June 16, 2011

Garlic Scape Pesto


One of the many wonderful things about shopping at the farmers market is that it inspires me to try new things.  I’m generally a rather adventurous eater, but the grocery store is so overrun with familiar products that I hardly notice the unfamiliar ones.  Faced with the comparatively small number of in-season selections at the farmers market, the unusual and unfamiliar catch my eye.  Chances are there’s someone at the stand who can advise me on how to use whatever I pick up, and if I forget to ask, there’s a wealth of information online. 


Among my culinary firsts this spring are garlic scapes.  A garlic scape is the stalk part that grows up from the garlic bulb, which is developing underground.  Apparently the stalk is cropped off in the spring so that all of the plant’s efforts can be concentrated into growing the garlic bulb itself.  It’s baffling to me that I’ve never seen garlic scapes in the supermarket.  I mean, a garlic plant is a 2-for-1 deal, so why isn’t anyone taking advantage of it?  My confusion was only compounded when I actually tasted the scapes. 


Garlic scapes are milder than mature garlic.  Every bite is infused with that wonderful garlicky flavor, but it won’t jump out and bite you if you get too close.  Chopped and pan-fried garlic scapes have the appearance and texture of cut green beans or cooked asparagus. 

But the best way to enjoy these curly green curiosities?  Pesto! 


Garlic scapes with a touch of basil and lemon.  It’s like a warm afternoon sun tempered by a cool spring breeze.  Try it.  You’ll see what I mean…


Garlic Scape Pesto

Serves 4

8 ounces pasta, fresh or dried
5 garlic scapes (about 3½ ounces/100g), plus 3-4 garlic scapes for garnish*
¼ cup almonds (1¼ ounces/35g)
small handful basil (½ ounce/14g)
½ cup freshly grated parmesan (1 ounce/28g)
½ teaspoon lemon zest
scant ½ cup olive oil
pinch of salt

*Note: Sautéed garlic scapes add additional texture to the final dish, but the pesto can be made without them.
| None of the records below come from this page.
File: config.mk
export PLATFORM = sky130hd
export DESIGN_NAME = piso_serializer
export DESIGN_NICKNAME = d
export VERILOG_FILES = /design/src/rtl/piso_pkg.sv /design/src/rtl/piso_bit_counter.sv /design/src/rtl/piso_serializer.sv
export SDC_FILE = /design/constraint.sdc
export NUM_CORES = 1
export LEC_CHECK = 0
export ABC_AREA = 1
export CAP_MARGIN = 20
export CORE_UTILIZATION = 25
export DETAILED_ROUTE_END_ITERATION = 16
export GPL_TIMING_DRIVEN = 1
export MAX_ROUTING_LAYER = met4
export SYNTH_ARGS = -nofsm -noshare
export SYNTH_HDL_FRONTEND = slang
export SYNTH_SLANG_ARGS = --single-unit
export TNS_END_PERCENT = 100
File: constraint.sdc
create_clock -name clk -period 3.7 [get_ports clk]
set_clock_uncertainty 0.15 [all_clocks]
set_input_delay 1.11 -clock clk [delete_from_list [all_inputs] [get_ports clk]]
set_output_delay 1.11 -clock clk [all_outputs]
set_load 0.005 [all_outputs]
File: src/rtl/piso_pkg.sv
// Shared types and limits for the PISO serializer.
// PISO_PARITY_EN (optional) enables the trailing even-parity bit; PARITY is always encoded here.
package piso_pkg;

    localparam int unsigned PISO_MAX_WIDTH = 32;

    typedef enum logic [1:0] {
        IDLE   = 2'd0,
        SHIFT  = 2'd1,
        PARITY = 2'd2
    } piso_state_e;

endpackage

File: src/rtl/piso_bit_counter.sv
// Frame bit counter: clear on accept, count while shifting, flag the last data bit.
// Saturates at WIDTH so it never wraps inside a frame.
module piso_bit_counter #(
    parameter int unsigned WIDTH = 8
) (
    input  logic clk,
    input  logic reset,
    input  logic i_clear,
    input  logic i_enable,
    output logic o_terminal
);

    localparam int unsigned CNT_W = $clog2(WIDTH) + 1;

    logic [CNT_W-1:0] r_count;

    always_ff @(posedge clk or posedge reset) begin
        if (reset) begin
            r_count <= '0;
        end else if (i_clear) begin
            r_count <= '0;
        end else if (i_enable && (r_count != CNT_W'(WIDTH))) begin
            r_count <= r_count + CNT_W'(1);
        end
    end

    assign o_terminal = (r_count == CNT_W'(WIDTH - 1));

endmodule

File: src/rtl/piso_serializer.sv
// Parallel-in serial-out serializer, LSB first, with a one-cycle done pulse per frame.
// Define PISO_PARITY_EN to append an even-parity bit after the data bits.
module piso_serializer
    import piso_pkg::*;
#(
    parameter int unsigned WIDTH = 8
) (
    input  logic             clk,
    input  logic             reset,
    input  logic             load_valid,
    output logic             load_ready,
    input  logic [WIDTH-1:0] load_data,
    output logic             serial_out,
    output logic             serial_valid,
    output logic             busy,
    output logic             done
);

    if (WIDTH < 2 || WIDTH > PISO_MAX_WIDTH) begin : g_bad_width
        $error("piso_serializer: WIDTH out of range");
    end

    piso_state_e      r_state;
    piso_state_e      w_state_next;
    logic [WIDTH-1:0] r_shift;
    logic             r_done;
    logic             w_accept;
    logic             w_frame_end;
    logic             w_terminal;

`ifdef PISO_PARITY_EN
    logic             r_parity;
`endif

    piso_bit_counter #(
        .WIDTH (WIDTH)
    ) u_bit_counter (
        .clk        (clk),
        .reset      (reset),
        .i_clear    (w_accept),
        .i_enable   (r_state == SHIFT),
        .o_terminal (w_terminal)
    );

    always_comb begin
        w_state_next = r_state;
        w_accept     = 1'b0;
        w_frame_end  = 1'b0;
        load_ready   = 1'b0;
        serial_out   = 1'b0;
        serial_valid = 1'b0;
        busy         = 1'b0;
        case (r_state)
            IDLE: begin
                load_ready = 1'b1;
                if (load_valid) begin
                    w_accept     = 1'b1;
                    w_state_next = SHIFT;
                end
            end
            SHIFT: begin
                serial_out   = r_shift[0];
                serial_valid = 1'b1;
                busy         = 1'b1;
                if (w_terminal) begin
`ifdef PISO_PARITY_EN
                    w_state_next = PARITY;
`else
                    w_state_next = IDLE;
                    w_frame_end  = 1'b1;
`endif
                end
            end
`ifdef PISO_PARITY_EN
            PARITY: begin
                serial_out   = r_parity;
                serial_valid = 1'b1;
                busy         = 1'b1;
                w_state_next = IDLE;
                w_frame_end  = 1'b1;
            end
`endif
            default: w_state_next = IDLE;
        endcase
    end

    // done is registered from the frame-end decision, so it lands on the first IDLE cycle
    always_ff @(posedge clk or posedge reset) begin
        if (reset) begin
            r_state <= IDLE;
            r_shift <= '0;
            r_done  <= 1'b0;
        end else begin
            r_state <= w_state_next;
            r_done  <= w_frame_end;
            if (w_accept) begin
                r_shift <= load_data;
            end else if (r_state == SHIFT) begin
                r_shift <= r_shift >> 1;
            end
        end
    end

`ifdef PISO_PARITY_EN
    always_ff @(posedge clk or posedge reset) begin
        if (reset) begin
            r_parity <= 1'b0;
        end else if (w_accept) begin
            r_parity <= ^load_data;
        end
    end
`endif

    assign done = r_done;

endmodule

; After elaboration in Yosys (flattened, before gate mapping)
; Cells that the tools add are included.
[totals]
elab_cells = 29
regBits = 15
in_bits = 11
[classes]
muxes = 14
n_eq_ne = 5
add_sub_neg = 1
reduce_logical = 5
[ops]
columns = operator, n
row1 = $mux W8, 2
row2 = $mux W4, 2
row3 = $mux W1, 7
row4 = $add A4 B1 Y4 const B, 1
row5 = $eq A4 B3 Y1 const B, 1
row6 = $mux W2, 2
row7 = $ne A2 B2 Y1 const B, 2
row8 = $ne A4 B4 Y1 const B, 1
row9 = $pmux W2 S2, 1
row10 = $reduce_bool A2 Y1, 2
row11 = $eq A2 B1 Y1 const B, 1
row12 = $logic_not A2 Y1, 1
row13 = $reduce_and A2 Y1, 1
row14 = $logic_and A1 B1 Y1, 1

; Longest topological paths before layout
; Gate-level depths: netlist of run 1.
[depth]
ltp_word = 4
ltp_mapped = 7
ltp_nobuf = 7

; By module
; From an unflattened synthesis of run 1, not the netlist that was laid out.
[unflattened]
cells_unflattened = 91
area_unflattened_um2 = 732.0
[by_module_without_submodules]
columns = mod, cells_each, n_inst, area_each_um2
row1 = piso_serializer, 54, 1, 473.0
row2 = piso_bit_counter, 37, 1, 259.0

; Worst setup path before layout of run 1
; Ideal clock, no wire load.
[synth_path]
kind = flip-flop to output port
from = reg r_state[0]
to = out serial_out
arrival_time_ps = 708
path_buffers = 1
required_time_ps = 2440
path_stages_with_launch = 4
slack_ps = 1732
cell_sequence = dfrtp_1 > buf_6 > nand2_1 > inv_1
[synth_via]
elab_chain_cells = 2
[synth_rtl]
columns = item, line_no
row1 = from (decl), piso_serializer.sv:23  ; piso_state_e r_state;
row2 = from (signal assigned), piso_serializer.sv:94  ; r_state <= w_state_next;
row3 = $eq A2 B1 Y1, piso_serializer.sv:53  ; case (r_state)
row4 = $mux W1, piso_serializer.sv:53
row5 = to (decl), piso_serializer.sv:13  ; output logic serial_out,
; Every way passes these cells.

; Worst setup path in the final report of run 1
; Same ends and word-level chain as after synthesis.

==> impl_metrics.py, run 1 <==
metrics = {
    "run_status": {
        "status": "finished, final reports clean",
    },
    "timing": {
        "period_share": 0.7701,
        "period_minus_slack_ns": 2.849,
        "slew_headroom": 0.6476,
        "grt_setup_unrepaired": "false",
        "setup_violations": 0,
        "fmax_mhz": 350.9,
        "worst_slew_pin_slew_ns": 0.5280,
        "hold_viol": 0,
        "slew_viol_final": 0,
        "tns_ns": 0,
    },
    "hold_path": {
        "hp-start": "r_shift[5]",
        "min_path_type": "flip-flop to flip-flop",
        "hold_end": "r_shift[4]",
        "holdPathStages": 2,
    },
    "setup_path": {
        "timing.rr.end": "u_bit_counter.r_count[0]",
        "reg2reg_from": "r_state[0]",
        "crit_type": "flip-flop to output port",
        "r2r_slack_ns": 2.18,
        "crit_path_end_kind": "output port",
        "worstPathArrival_ns": 1.59,
        "critPathLaunchType": "flip-flop",
        "cp.required_ns": 2.44,
        "critical_path.max_fanout": 15,
        "reg2reg_depth": 4,
    },
    "drt": {
        "drt_pre_antenna_iters": 2,
        "wirelength_um": 1250,
        "antenna_left": 0,
        "first_iter_violations": 3,
        "num_vias": 546,
        "avgRoutedWirePerCell_um": 9.690,
        "via_per_inst": 4.233,
        "drc_errors": 0,
    },
    "power_and_ir_drop": {
        "internal_power_mw": 0.3928,
        "power_frac_seq": 0.453,
        "clock_power_share": 0.173,
        "irDropWorstVdd_uv": 265.7,
        "power_density_nw_per_um2": 714.2,
        "p_leak_nw": 0.4460,
        "p_sw_mw": 0.2354,
        "swShare": 0.3747,
        "combPwrFrac": 0.373,
    },
    "cells_and_area": {
        "final_cell_mix": "nand2_1 (32), clkdlybuf4s50_1 (15), nand3_1 (14), dfrtp_1 (14), inv_1 (9)",
        "layout_commonest_cell": "nand2_1",
        "fin_cells": 129,
        "drive_above_1_share": 0.09091,
        "areaGrowthSynthToFinish_pct": 30.43,
        "antenna_cells": 0,
        "nNetsFinal": 113,
        "nFillCells": 288,
    },
    "clock_tree": {
        "cts_hold_buf": 0,
        "cts_setup_buffers": 0,
        "cts_resized": 0,
        "clk_latency_ns": 0.28,
        "root_buffer": "clkbuf_4",
        "cts_tree": "yes",
        "h-tree-depth": 1,
        "cts.sinks": 14,
        "clk_path_buf_depth": 2,
        "path_clk_slew_ns": 0.09,
        "cts_made_buffers": 3,
    },
    "place": {
        "dp_hpwl_um": 910.6,
        "place.gp.congestion": 0.6940,
        "io_buffers": 15,
        "placed_cells": 125,
    },
    "global_route": {
        "grt_max_degree": 16,
        "grt-ovfl-total": 0,
        "grt_pass1_wl_um": 2049,
        "antenna_found_initial": 0,
        "grt_pass1_vias": 475,
        "grt_usage": 0.1061,
    },
    "logic_synthesis": {
        "synth_warnings": 0,
        "yosysSeqAreaShare": 0.5195,
        "syn_inst": 82,
        "ys_seq_elements": 14,
        "avgSynthCellArea_um2": 8.224,
        "syn_area_um2": 674.4,
        "synth_cell_types": 14,
        "synth.net_count": 95,
    },
    "floorplan": {
        "initial_utilization": 0.2674,
        "die_area_um2": 2910,
        "dieHeight_um": 53.94,
        "num_io_pins": 16,
        "core_area_um2": 2522,
        "rows": 18,
        "die_width_um": 53.94,
    },
    "job": {
        "drv_cap": 0,
    },
}
[synth_stat cells]
cell	n	area [um^2]
nand3_1	14	70.07
ha_1	2	25.02
inv_1	9	33.78
inv_2	1	3.750
buf_4	1	7.510
nor2_1	1	3.750
buf_6	1	11.26
xor2_1	1	8.760
dfrtp_1	14	350.3
a22o_1	1	8.760
nand2_2	1	6.260
nor2_2	3	18.77
nand4_1	1	6.260
nand2_1	32	120.1
[sequential cells by signal, summed over array words and instances (netlist names)]
register               cells
done                       1
r_shift                    8
r_state                    1
u_bit_counter.r_count      4
[layer usage]
metal  global-route usage  vias to the layer above  share of wire
met2               0.1564                        9           0.48
met3              0.05932                        2          0.058
li1                     -                      288              -
met4              0.02632                        0          0.010
met5                    -                        -              0
met1               0.1239                      247           0.46
[kinds of logic (layout without fill, tap and decap cells)]
| kind of cell | Yosys count | after routing | synth area share |
|---|---|---|---|
| buffers and inverters | 12 | 29 | 0.08348 |
| adder cells (fa/ha/maj) | 2 | 2 | 0.03710 |
| flip-flops | 14 | 14 | 0.5195 |
| AO/OA/AOI/OAI | 1 | 1 | 0.01299 |
| AND/OR/NAND/NOR | 52 | 52 | 0.3340 |
| XOR/XNOR | 1 | 1 | 0.01299 |
[critical path, stage by stage (launching register included)]
cell and delay [ns]:
dfrtp_1 0.67, nand2_1 0.09, inv_1 0.06, clkdlybuf4s50_1 0.49
[layout make-up]
class / instances / area, um^2 / area share
repair buffers: 15 / 150.1 / 0.1707
multi-input cells: 56 / 267.8 / 0.3044
well taps: 30 / 37.54 / 0.04267
clock buffers: 4 / 36.28 / 0.04125
flip-flops and latches: 14 / 350.3 / 0.3983
inverters: 10 / 37.54 / 0.04267
[power by group through the flow]
| stage | sequential (mW) | combinational, mW | clock, mW |
|---|---|---|---|
| final | 0.285 | 0.235 | 0.109 |
| after global routing | 0.298 | 0.275 | 0.120 |
| after CTS | 0.285 | 0.239 | 0.113 |
| after detailed placement | 0.287 | 0.239 | 0 |
| after global placement | 0.284 | 0.235 | 0 |
| after floorplan | 0.265 | 0.180 | 0 |
[how the worst max path moves through the flow]
stage                    start         end  slack [ns]  cells past startpoint
detailed placement  r_state[0]  serial_out        1.15                      3
floorplan           r_state[0]  serial_out        1.73                      3
finish              r_state[0]  serial_out        0.85                      3
global route        r_state[0]  serial_out        0.71                      3
CTS                 r_state[0]  serial_out        0.82                      3
global placement    r_state[0]  serial_out        1.18                      3
[stage by stage]
step | area (um^2) | utilization | setup WS, ns | hold slack, ns | total power [mW]
floorplan | 674.4 | - | 1.732 | 0.3113 | 0.4444
global placement | 843.3 | 0.3343 | 1.177 | 0.3250 | 0.5188
detailed placement | 843.3 | 0.3343 | 1.145 | 0.3289 | 0.5261
CTS | 879.6 | 0.3487 | 0.8222 | 0.3431 | 0.6368
global route | 879.6 | 0.3487 | 0.7074 | 0.3700 | 0.6934
finish | 879.6 | 0.3487 | 0.8505 | 0.3357 | 0.6282
(Power assumes the default switching activity.)
==> inputs of run 2 (changes only) <==
==> constraint.sdc (replaced) <==
create_clock -name clk -period 2.8 [get_ports clk]
set_clock_uncertainty 0.15 [all_clocks]
set_input_delay 0.84 -clock clk [delete_from_list [all_inputs] [get_ports clk]]
set_output_delay 0.84 -clock clk [all_outputs]
set_load 0.005 [all_outputs]
==> results of run 2 <==
Same layout as run 1 (identical final DEF). Status: finished, final reports clean.
Among the figures that moved: final weighted congestion in routability-driven placement 0.6940 -> 0.6925; setup slack after placement 1.145 ns -> 0.5152 ns; setup slack after layout 0.8505 ns -> 0.2205 ns; register-to-register setup slack 2.18 ns -> 1.28 ns; total power 0.6282 mW -> 0.8301 mW; worst IR drop on VDD 265.7 uV -> 351.1 uV
==> inputs of run 3 (changes only) <==
--- a/config.mk
+++ b/config.mk
@@ -7,10 +7,12 @@
 export LEC_CHECK = 0
 export ABC_AREA = 1
 export CAP_MARGIN = 20
-export CORE_UTILIZATION = 25
+export CORE_UTILIZATION = 46
+export CTS_BUF_LIST = sky130_fd_sc_hd__clkbuf_4 sky130_fd_sc_hd__clkbuf_8 sky130_fd_sc_hd__clkbuf_16
 export DETAILED_ROUTE_END_ITERATION = 16
 export GPL_TIMING_DRIVEN = 1
 export MAX_ROUTING_LAYER = met4
+export PLACE_DENSITY = 0.75
 export SYNTH_ARGS = -nofsm -noshare
 export SYNTH_HDL_FRONTEND = slang
 export SYNTH_SLANG_ARGS = --single-unit
==> impl_metrics.py, run 3 (synthesis results as in run 1) <==
metrics = {
    "job": {
        "drv_cap": 0,
    },
    "drt": {
        "num_vias": 544,
        "wirelength_um": 1105,
        "drc_errors": 0,
        "drt_pre_antenna_iters": 2,
        "avgRoutedWirePerCell_um": 9.779,
        "first_iter_violations": 12,
        "antenna_left": 0,
        "via_per_inst": 4.814,
    },
    "global_route": {
        "antenna_found_initial": 0,
        "grt_pass1_wl_um": 1773,
        "use_met2": 0.2419,
        "grt.busiest_layer": "met2",
        "grt_pass1_vias": 426,
        "grt_max_degree": 16,
        "grt_usage": 0.1803,
        "grtUsageMet1": 0.2324,
        "met3_usage": 0.1000,
        "grt-ovfl-total": 0,
    },
    "place": {
        "place.gp.congestion": 0.7091,
        "io_buffers": 15,
        "dp_hpwl_um": 810.7,
    },
    "power_and_ir_drop": {
        "power_frac_seq": 0.472,
        "p_leak_nw": 0.4388,
        "fin_total_pwr_mw": 0.7934,
        "swShare": 0.3827,
        "irDropWorstVdd_uv": 421.5,
        "clock_power_share": 0.138,
        "internal_power_mw": 0.4898,
        "p_sw_mw": 0.3036,
        "combPwrFrac": 0.390,
        "power_density_nw_per_um2": 936.7,
    },
    "timing": {
        "slew_viol_final": 0,
        "tns_ns": 0,
        "hold_viol": 0,
        "setup_violations": 0,
        "grt_setup_unrepaired": "false",
        "period_minus_slack_ns": 2.549,
        "worst_slew_pin_slew_ns": 0.5170,
        "fmax_mhz": 392.4,
        "slew_headroom": 0.6549,
        "period_share": 0.9103,
    },
    "cells_and_area": {
        "drive_above_1_share": 0.08163,
        "areaGrowthSynthToFinish_pct": 25.60,
        "nFillCells": 113,
        "largest_reg_flops": 8,
        "layout_commonest_cell": "nand2_1",
        "regMostFlops": "r_shift",
        "nNetsFinal": 113,
        "antenna_cells": 0,
        "reg_top3": "r_shift (8), u_bit_counter.r_count (4)",
        "final_cell_mix": "nand2_1 (32), clkdlybuf4s50_1 (15), nand3_1 (14), dfrtp_1 (14), inv_1 (9)",
    },
    "clock_tree": {
        "h-tree-depth": 1,
        "cts_made_buffers": 3,
        "root_buffer": "clkbuf_4",
        "cts_resized": 0,
        "path_clk_slew_ns": 0.08,
        "clk_path_buf_depth": 2,
        "cts_setup_buffers": 0,
        "cts_hold_buf": 0,
        "cts.sinks": 14,
        "clk_latency_ns": 0.27,
        "cts_tree": "yes",
    },
    "setup_path": {
        "critical_path.max_fanout": 15,
        "worstPathArrival_ns": 1.56,
        "cp.required_ns": 1.81,
        "reg2reg_depth": 4,
        "critPathLaunchType": "flip-flop",
        "crit_path_end_kind": "output port",
        "crit_type": "flip-flop to output port",
    },
    "floorplan": {
        "die_width_um": 40.29,
        "dieHeight_um": 40.29,
        "num_io_pins": 16,
        "core_area_um2": 1334,
        "die_area_um2": 1623,
        "rows": 13,
        "initial_utilization": 0.5056,
    },
    "hold_path": {
        "min_path_type": "flip-flop to flip-flop",
        "holdPathStages": 2,
    },
    "run_status": {
        "status": "finished, final reports clean",
    },
}
-- run 3: layout make-up --
class	instances	area [um^2]	share of cell area
inverter	10	37.54	0.04431
sequential	14	350.3	0.4136
timing repair buffer	15	150.1	0.1773
clock buffer	3	22.52	0.02659
tap	15	18.77	0.02216
multi-input combinational	56	267.8	0.3161
-- run 3: path summary, 6_finish.rpt --
kind / startpoint / endpoint / slack [ns]
hold reg to reg: r_shift[7] / r_shift[6] / 0.34
setup reg to reg: r_state[0] / u_bit_counter.r_count[1] / 1.30
max in group asynchronous: reset / r_shift[7] / 1.41
hold / removal: r_shift[7] / r_shift[6] / 0.34
min in group asynchronous: reset / r_shift[1] / 0.74
setup / recovery: r_state[0] / serial_out / 0.25
-- run 3: per-layer routing --
metal,vias up,share of wire
li1,287,-
met1,244,0.50
met2,13,0.43
met3,0,0.065
met4,0,0
met5,-,0
-- run 3: metrics by stage --
stage / std cells / worst slack (ns) / hold WS [ns] / util / instance area [um^2]
after floorplan: 82 / 1.102 / 0.3113 / - / 674.4
after global placement: 110 / 0.5692 / 0.3238 / 0.6182 / 824.5
after detailed placement: 110 / 0.5459 / 0.3297 / 0.6182 / 824.5
after global routing: 113 / 0.1001 / 0.3708 / 0.6351 / 847.1
final: 113 / 0.2513 / 0.3406 / 0.6351 / 847.1
after CTS: 113 / 0.2311 / 0.3489 / 0.6351 / 847.1
-- run 3: critical path, cell delays in order (launching register included) --
cell,delay [ns]
dfrtp_1,0.64
nand2_1,0.09
inv_1,0.06
clkdlybuf4s50_1,0.48
-- run 3: power groups by stage --
stage	Clock [mW]	Combinational, mW	Sequential (mW)
after floorplan	0	0.237	0.350
after global placement	0	0.306	0.376
after detailed placement	0	0.313	0.378
after CTS	0.116	0.314	0.374
after global routing	0.127	0.363	0.390
final	0.109	0.309	0.375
Heat a dry skillet over medium heat.  Toast almonds, tossing frequently, until lightly browned and fragrant, about 5 minutes.  Set aside to cool.

Remove and discard bulb and top of garlic scapes.  Chop five scapes into 1-inch pieces. In a food processor combine chopped garlic scapes, toasted almonds, basil, 6 tablespoons parmesan, lemon zest and olive oil.  Process, stopping to scrape down sides of bowl as needed.  Stop before pesto becomes a smooth puree; it should still have a bit of texture.

For the garnish, heat a small amount of oil in a skillet over medium-high heat.  Cut remaining garlic scapes into 1-inch pieces.  Add to skillet and cook, stirring frequently, until tender and well browned. Remove from heat.

Meanwhile, bring a pot of water to boil.  Salt well and cook pasta until al dente.  Before draining, reserve ½ cup of cooking liquid. 

Add pesto to the now-empty pot and stir in half of the reserved cooking liquid, adding more as needed until pesto resembles a thick sauce.  Toss pasta with pesto over medium heat for 1-2 minutes.

Serve topped with sautéed garlic scapes and parmesan cheese.


1 comment:

lorna vanderhaeghe said...

Sauteed garlic also adds a distinct flavor to the pesto.